しかも、音が不安定だと指摘すると返ってきたのは、
「え、エコーかかってないからじゃない?
なんか下手に聴こえるんだけど」
──いや、そうじゃない。
問題は環境ではなく、基本操作の未経験だった。
でも、彼女はそれを「わからない」と言わない。
「バンド経験はある」と言っていたので、最初は「まあ、慣れていないだけかな」と思っていたが、やがて確信する。

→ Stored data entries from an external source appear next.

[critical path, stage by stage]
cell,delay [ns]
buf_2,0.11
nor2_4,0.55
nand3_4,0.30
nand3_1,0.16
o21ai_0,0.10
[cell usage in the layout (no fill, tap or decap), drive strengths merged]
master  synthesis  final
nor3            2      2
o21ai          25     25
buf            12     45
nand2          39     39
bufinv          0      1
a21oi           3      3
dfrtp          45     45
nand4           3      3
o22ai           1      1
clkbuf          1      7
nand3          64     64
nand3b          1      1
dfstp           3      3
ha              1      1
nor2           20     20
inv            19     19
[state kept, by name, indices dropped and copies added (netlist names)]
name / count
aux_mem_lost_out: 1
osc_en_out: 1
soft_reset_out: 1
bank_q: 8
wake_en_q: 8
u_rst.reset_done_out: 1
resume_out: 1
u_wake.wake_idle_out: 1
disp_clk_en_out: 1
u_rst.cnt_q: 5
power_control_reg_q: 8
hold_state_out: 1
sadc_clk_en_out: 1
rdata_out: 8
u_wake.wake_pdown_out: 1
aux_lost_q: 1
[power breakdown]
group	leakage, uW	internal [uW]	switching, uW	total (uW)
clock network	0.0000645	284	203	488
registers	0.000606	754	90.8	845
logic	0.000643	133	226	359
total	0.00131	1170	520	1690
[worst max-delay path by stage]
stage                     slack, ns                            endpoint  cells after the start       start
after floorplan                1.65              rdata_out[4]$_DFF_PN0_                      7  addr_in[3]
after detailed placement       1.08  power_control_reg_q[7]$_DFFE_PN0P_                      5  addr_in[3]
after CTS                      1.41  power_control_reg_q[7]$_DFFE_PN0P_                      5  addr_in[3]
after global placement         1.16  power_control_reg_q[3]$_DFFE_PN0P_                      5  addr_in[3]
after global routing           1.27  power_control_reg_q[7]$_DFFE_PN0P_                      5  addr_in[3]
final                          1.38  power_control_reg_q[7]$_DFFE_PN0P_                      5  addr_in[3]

「これは、カラオケで歌が褒められて“できるつもり”になったタイプだ。」
結果として、
スタジオ機材が扱えない
マイクの使い方もわからない
それを“機材のせい”にしてしまう
という悪循環に。
音合わせをするどころか、自分のセッティングすら人任せでは、バンドとしてどうにもならない。
当然、そのままでは進まないので──
やむを得ず、やり方を一からレクチャーすることになった。
それからしばらくして、ようやく最低限の環境構築ができるようになったが、
その間にこちらの心はけっこう消耗していた。
歌が上手いかどうか以前に、“共に音を出す覚悟”があるかどうか。
それがボーカルとして、なにより大事な要素なのだと知った。
🎹【番外編】 雨に消えた、ライブ当日ドタキャン姉さん
これは、少し時期の違うバンドでの話だ。
初の屋外ライブ。
天気は不安定だったが、主催から「中止」の連絡はなかった。
曇天の空の下、機材を抱えて会場へと向かう。
ところが──
キーボードが来ない。
時間になっても、現れない。連絡もない。
ようやくスマホに届いていたのは、一通のメールだった。
「雨が降ってきて、中止になると思って泣いちゃった。
道中、折り返しで帰っちゃった。」
あまりに感情ドリブンすぎる判断だった。
現場はすでに晴れており、ライブは決行される様子。
主催の判断で出演バンドは絞られたが、我々はキーボード不在のため辞退。
その後、彼女から再びメールが届く。
「もう行けません。」
──それが、最後の連絡だった。
リハの調整も、スタジオのブッキングも、手探りで積み重ねてきた数ヶ月。
本番の朝、たった一通のメールで全部が“なかったこと”になった。
そのライブを境に、バンドは自然と活動停止。
次第に連絡も途絶え、解散の言葉もないまま、
私たちはバンドを失った。
この出来事から学んだことがある。
バンドは、音だけじゃない。
信頼と覚悟でできている。
どんなに音が合っても、
どれだけ曲が良くても、
一人の「行かない」で、全部が終わることがある。
📝まとめ
以上、私が出会った「困ったバンドメンバー」たちでした。
でも、どの人も悪気があったわけではなく、
「知らないまま突き進んでしまった」だけだったと思う。
自分もそうだった。
あのサイドギターの音の壁の中で、自分の音作りに悩んでいた。
ドラマーのそよ風リズムに巻き込まれ、自分の演奏力を疑った。
ボーカルのセッティングを手伝いながら、「どうして何もやらないんだろう」と思った。
でも今なら言える。
「音楽は、人と一緒にやるものだ」
演奏力や機材よりも、
「相手とどう合わせるか」「知らないことを認められるか」
そういう姿勢こそが、バンドの空気を作る。
そして、それができる人と出会ったとき──
音楽は、ただの音以上のものになる。